• [DATA PROVIDED]

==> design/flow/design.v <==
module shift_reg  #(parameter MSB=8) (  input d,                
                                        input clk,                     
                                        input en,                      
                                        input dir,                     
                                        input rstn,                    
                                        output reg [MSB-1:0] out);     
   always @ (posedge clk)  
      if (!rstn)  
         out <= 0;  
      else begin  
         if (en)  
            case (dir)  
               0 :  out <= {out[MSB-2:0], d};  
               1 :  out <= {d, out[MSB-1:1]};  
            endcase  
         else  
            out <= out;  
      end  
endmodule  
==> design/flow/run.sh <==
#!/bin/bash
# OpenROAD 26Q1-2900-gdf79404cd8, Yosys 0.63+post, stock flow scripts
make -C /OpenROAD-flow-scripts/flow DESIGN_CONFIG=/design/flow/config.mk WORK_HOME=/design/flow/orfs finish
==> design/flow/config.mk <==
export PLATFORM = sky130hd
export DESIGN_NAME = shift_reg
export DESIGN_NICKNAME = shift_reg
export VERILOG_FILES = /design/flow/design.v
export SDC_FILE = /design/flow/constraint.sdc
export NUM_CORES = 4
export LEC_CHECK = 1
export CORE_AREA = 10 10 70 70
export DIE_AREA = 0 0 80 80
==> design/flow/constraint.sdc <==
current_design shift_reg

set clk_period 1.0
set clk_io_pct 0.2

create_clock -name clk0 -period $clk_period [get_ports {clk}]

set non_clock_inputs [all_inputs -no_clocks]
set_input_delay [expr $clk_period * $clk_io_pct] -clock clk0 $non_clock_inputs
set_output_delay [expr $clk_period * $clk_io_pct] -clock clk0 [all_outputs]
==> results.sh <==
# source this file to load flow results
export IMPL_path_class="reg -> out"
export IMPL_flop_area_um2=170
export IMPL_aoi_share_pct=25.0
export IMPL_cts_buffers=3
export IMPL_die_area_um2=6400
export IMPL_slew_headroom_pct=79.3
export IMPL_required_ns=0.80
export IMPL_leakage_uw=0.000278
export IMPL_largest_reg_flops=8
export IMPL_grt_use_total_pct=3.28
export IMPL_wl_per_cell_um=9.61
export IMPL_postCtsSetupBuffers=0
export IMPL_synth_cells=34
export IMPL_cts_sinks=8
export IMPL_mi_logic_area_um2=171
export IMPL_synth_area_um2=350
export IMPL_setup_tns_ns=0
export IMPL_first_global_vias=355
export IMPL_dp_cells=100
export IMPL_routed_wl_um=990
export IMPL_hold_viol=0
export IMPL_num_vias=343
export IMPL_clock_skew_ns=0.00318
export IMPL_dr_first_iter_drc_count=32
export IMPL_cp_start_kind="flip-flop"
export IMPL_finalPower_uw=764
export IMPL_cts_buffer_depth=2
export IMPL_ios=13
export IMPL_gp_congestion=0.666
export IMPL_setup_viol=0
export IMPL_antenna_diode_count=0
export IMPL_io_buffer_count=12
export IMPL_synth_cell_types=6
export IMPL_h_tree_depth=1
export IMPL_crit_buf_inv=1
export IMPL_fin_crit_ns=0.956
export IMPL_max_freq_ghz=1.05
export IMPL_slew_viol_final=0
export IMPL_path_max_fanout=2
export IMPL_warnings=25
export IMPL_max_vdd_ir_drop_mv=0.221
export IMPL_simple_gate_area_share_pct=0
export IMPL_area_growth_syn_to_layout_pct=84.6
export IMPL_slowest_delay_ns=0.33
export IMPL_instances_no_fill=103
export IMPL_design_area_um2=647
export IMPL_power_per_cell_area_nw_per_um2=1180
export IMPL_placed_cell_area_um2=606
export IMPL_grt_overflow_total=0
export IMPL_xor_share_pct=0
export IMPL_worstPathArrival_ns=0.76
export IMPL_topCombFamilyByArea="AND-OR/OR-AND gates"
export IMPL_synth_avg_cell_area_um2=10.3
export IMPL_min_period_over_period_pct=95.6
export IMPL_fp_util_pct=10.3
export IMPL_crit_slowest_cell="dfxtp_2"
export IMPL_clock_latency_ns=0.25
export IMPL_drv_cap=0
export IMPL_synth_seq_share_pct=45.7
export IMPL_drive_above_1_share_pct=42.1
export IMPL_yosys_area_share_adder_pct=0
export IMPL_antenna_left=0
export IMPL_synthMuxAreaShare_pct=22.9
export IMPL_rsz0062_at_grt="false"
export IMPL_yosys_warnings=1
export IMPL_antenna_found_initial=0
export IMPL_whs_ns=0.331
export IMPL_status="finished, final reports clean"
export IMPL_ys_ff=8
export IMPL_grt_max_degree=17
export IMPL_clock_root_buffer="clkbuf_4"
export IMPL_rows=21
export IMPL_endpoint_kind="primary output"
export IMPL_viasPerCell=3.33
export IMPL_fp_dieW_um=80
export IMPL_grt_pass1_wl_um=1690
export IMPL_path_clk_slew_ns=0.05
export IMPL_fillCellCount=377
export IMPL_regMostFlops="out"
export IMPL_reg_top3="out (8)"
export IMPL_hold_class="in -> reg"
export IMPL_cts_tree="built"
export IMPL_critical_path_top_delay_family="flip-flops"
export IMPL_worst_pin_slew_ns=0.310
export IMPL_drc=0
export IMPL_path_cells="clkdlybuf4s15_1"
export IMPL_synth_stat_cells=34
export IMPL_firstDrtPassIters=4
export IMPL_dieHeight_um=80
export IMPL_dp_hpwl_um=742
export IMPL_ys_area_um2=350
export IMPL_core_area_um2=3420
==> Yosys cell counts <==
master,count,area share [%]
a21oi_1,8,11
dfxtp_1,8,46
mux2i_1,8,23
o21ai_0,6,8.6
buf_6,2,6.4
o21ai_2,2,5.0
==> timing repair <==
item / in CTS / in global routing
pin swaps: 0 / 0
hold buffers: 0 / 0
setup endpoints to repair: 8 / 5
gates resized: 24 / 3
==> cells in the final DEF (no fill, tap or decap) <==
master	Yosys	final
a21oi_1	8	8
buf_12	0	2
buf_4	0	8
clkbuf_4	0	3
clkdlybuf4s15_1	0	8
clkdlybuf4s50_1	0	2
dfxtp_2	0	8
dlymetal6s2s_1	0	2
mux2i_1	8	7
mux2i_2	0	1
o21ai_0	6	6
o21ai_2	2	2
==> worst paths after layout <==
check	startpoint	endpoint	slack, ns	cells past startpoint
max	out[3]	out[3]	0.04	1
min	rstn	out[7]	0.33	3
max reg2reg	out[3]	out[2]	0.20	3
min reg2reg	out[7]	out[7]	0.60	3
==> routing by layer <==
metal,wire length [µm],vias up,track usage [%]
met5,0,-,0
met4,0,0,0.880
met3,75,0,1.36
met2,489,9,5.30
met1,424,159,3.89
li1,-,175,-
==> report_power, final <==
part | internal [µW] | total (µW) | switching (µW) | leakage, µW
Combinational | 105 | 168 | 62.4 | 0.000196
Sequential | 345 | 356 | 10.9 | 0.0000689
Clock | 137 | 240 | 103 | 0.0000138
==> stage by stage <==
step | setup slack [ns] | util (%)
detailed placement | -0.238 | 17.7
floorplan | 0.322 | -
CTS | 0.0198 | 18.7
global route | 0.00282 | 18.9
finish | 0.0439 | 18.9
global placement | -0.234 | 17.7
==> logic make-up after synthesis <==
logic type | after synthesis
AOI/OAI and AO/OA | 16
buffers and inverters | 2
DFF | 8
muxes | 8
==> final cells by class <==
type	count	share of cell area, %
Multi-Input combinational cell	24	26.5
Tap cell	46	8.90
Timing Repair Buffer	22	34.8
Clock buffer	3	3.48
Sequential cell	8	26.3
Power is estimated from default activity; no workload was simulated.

• [DESCRIPTION OF THE TASK] Copy out the full set of records precisely, leaving nothing out.

• [REPLY]
==> design/flow/design.v <==
module shift_reg  #(parameter MSB=8) (  input d,                
                                        input clk,                     
                                        input en,                      
                                        input dir,                     
                                        input rstn,                    
                                        output reg [MSB-1:0] out);     
   always @ (posedge clk)  
      if (!rstn)  
         out <= 0;  
      else begin  
         if (en)  
            case (dir)  
               0 :  out <= {out[MSB-2:0], d};  
               1 :  out <= {d, out[MSB-1:1]};  
            endcase  
         else  
            out <= out;  
      end  
endmodule  
==> design/flow/run.sh <==
#!/bin/bash
# OpenROAD 26Q1-2900-gdf79404cd8, Yosys 0.63+post, stock flow scripts
make -C /OpenROAD-flow-scripts/flow DESIGN_CONFIG=/design/flow/config.mk WORK_HOME=/design/flow/orfs finish
==> design/flow/config.mk <==
export PLATFORM = sky130hd
export DESIGN_NAME = shift_reg
export DESIGN_NICKNAME = shift_reg
export VERILOG_FILES = /design/flow/design.v
export SDC_FILE = /design/flow/constraint.sdc
export NUM_CORES = 4
export LEC_CHECK = 1
export CORE_AREA = 10 10 70 70
export DIE_AREA = 0 0 80 80
==> design/flow/constraint.sdc <==
current_design shift_reg

set clk_period 1.0
set clk_io_pct 0.2

create_clock -name clk0 -period $clk_period [get_ports {clk}]

set non_clock_inputs [all_inputs -no_clocks]
set_input_delay [expr $clk_period * $clk_io_pct] -clock clk0 $non_clock_inputs
set_output_delay [expr $clk_period * $clk_io_pct] -clock clk0 [all_outputs]
==> results.sh <==
# source this file to load flow results
export IMPL_path_class="reg -> out"
export IMPL_flop_area_um2=170
export IMPL_aoi_share_pct=25.0
export IMPL_cts_buffers=3
export IMPL_die_area_um2=6400
export IMPL_slew_headroom_pct=79.3
export IMPL_required_ns=0.80
export IMPL_leakage_uw=0.000278
export IMPL_largest_reg_flops=8
export IMPL_grt_use_total_pct=3.28
export IMPL_wl_per_cell_um=9.61
export IMPL_postCtsSetupBuffers=0
export IMPL_synth_cells=34
export IMPL_cts_sinks=8
export IMPL_mi_logic_area_um2=171
export IMPL_synth_area_um2=350
export IMPL_setup_tns_ns=0
export IMPL_first_global_vias=355
export IMPL_dp_cells=100
export IMPL_routed_wl_um=990
export IMPL_hold_viol=0
export IMPL_num_vias=343
export IMPL_clock_skew_ns=0.00318
export IMPL_dr_first_iter_drc_count=32
export IMPL_cp_start_kind="flip-flop"
export IMPL_finalPower_uw=764
export IMPL_cts_buffer_depth=2
export IMPL_ios=13
export IMPL_gp_congestion=0.666
export IMPL_setup_viol=0
export IMPL_antenna_diode_count=0
export IMPL_io_buffer_count=12
export IMPL_synth_cell_types=6
export IMPL_h_tree_depth=1
export IMPL_crit_buf_inv=1
export IMPL_fin_crit_ns=0.956
export IMPL_max_freq_ghz=1.05
export IMPL_slew_viol_final=0
export IMPL_path_max_fanout=2
export IMPL_warnings=25
export IMPL_max_vdd_ir_drop_mv=0.221
export IMPL_simple_gate_area_share_pct=0
export IMPL_area_growth_syn_to_layout_pct=84.6
export IMPL_slowest_delay_ns=0.33
export IMPL_instances_no_fill=103
export IMPL_design_area_um2=647
export IMPL_power_per_cell_area_nw_per_um2=1180
export IMPL_placed_cell_area_um2=606
export IMPL_grt_overflow_total=0
export IMPL_xor_share_pct=0
export IMPL_worstPathArrival_ns=0.76
export IMPL_topCombFamilyByArea="AND-OR/OR-AND gates"
export IMPL_synth_avg_cell_area_um2=10.3
export IMPL_min_period_over_period_pct=95.6
export IMPL_fp_util_pct=10.3
export IMPL_crit_slowest_cell="dfxtp_2"
export IMPL_clock_latency_ns=0.25
export IMPL_drv_cap=0
export IMPL_synth_seq_share_pct=45.7
export IMPL_drive_above_1_share_pct=42.1
export IMPL_yosys_area_share_adder_pct=0
export IMPL_antenna_left=0
export IMPL_synthMuxAreaShare_pct=22.9
export IMPL_rsz0062_at_grt="false"
export IMPL_yosys_warnings=1
export IMPL_antenna_found_initial=0
export IMPL_whs_ns=0.331
export IMPL_status="finished, final reports clean"
export IMPL_ys_ff=8
export IMPL_grt_max_degree=17
export IMPL_clock_root_buffer="clkbuf_4"
export IMPL_rows=21
export IMPL_endpoint_kind="primary output"
export IMPL_viasPerCell=3.33
export IMPL_fp_dieW_um=80
export IMPL_grt_pass1_wl_um=1690
export IMPL_path_clk_slew_ns=0.05
export IMPL_fillCellCount=377
export IMPL_regMostFlops="out"
export IMPL_reg_top3="out (8)"
export IMPL_hold_class="in -> reg"
export IMPL_cts_tree="built"
export IMPL_critical_path_top_delay_family="flip-flops"
export IMPL_worst_pin_slew_ns=0.310
export IMPL_drc=0
export IMPL_path_cells="clkdlybuf4s15_1"
export IMPL_synth_stat_cells=34
export IMPL_firstDrtPassIters=4
export IMPL_dieHeight_um=80
export IMPL_dp_hpwl_um=742
export IMPL_ys_area_um2=350
export IMPL_core_area_um2=3420
==> Yosys cell counts <==
master,count,area share [%]
a21oi_1,8,11
dfxtp_1,8,46
mux2i_1,8,23
o21ai_0,6,8.6
buf_6,2,6.4
o21ai_2,2,5.0
==> timing repair <==
item / in CTS / in global routing
pin swaps: 0 / 0
hold buffers: 0 / 0
setup endpoints to repair: 8 / 5
gates resized: 24 / 3
==> cells in the final DEF (no fill, tap or decap) <==
master	Yosys	final
a21oi_1	8	8
buf_12	0	2
buf_4	0	8
clkbuf_4	0	3
clkdlybuf4s15_1	0	8
clkdlybuf4s50_1	0	2
dfxtp_2	0	8
dlymetal6s2s_1	0	2
mux2i_1	8	7
mux2i_2	0	1
o21ai_0	6	6
o21ai_2	2	2
==> worst paths after layout <==
check	startpoint	endpoint	slack, ns	cells past startpoint
max	out[3]	out[3]	0.04	1
min	rstn	out[7]	0.33	3
max reg2reg	out[3]	out[2]	0.20	3
min reg2reg	out[7]	out[7]	0.60	3
==> routing by layer <==
metal,wire length [µm],vias up,track usage [%]
met5,0,-,0
met4,0,0,0.880
met3,75,0,1.36
met2,489,9,5.30
met1,424,159,3.89
li1,-,175,-
==> report_power, final <==
part | internal [µW] | total (µW) | switching (µW) | leakage, µW
Combinational | 105 | 168 | 62.4 | 0.000196
Sequential | 345 | 356 | 10.9 | 0.0000689
Clock | 137 | 240 | 103 | 0.0000138
==> stage by stage <==
step | setup slack [ns] | util (%)
detailed placement | -0.238 | 17.7
floorplan | 0.322 | -
CTS | 0.0198 | 18.7
global route | 0.00282 | 18.9
finish | 0.0439 | 18.9
global placement | -0.234 | 17.7
==> logic make-up after synthesis <==
logic type | after synthesis
AOI/OAI and AO/OA | 16
buffers and inverters | 2
DFF | 8
muxes | 8
==> final cells by class <==
type	count	share of cell area, %
Multi-Input combinational cell	24	26.5
Tap cell	46	8.90
Timing Repair Buffer	22	34.8
Clock buffer	3	3.48
Sequential cell	8	26.3
Power is estimated from default activity; no workload was simulated.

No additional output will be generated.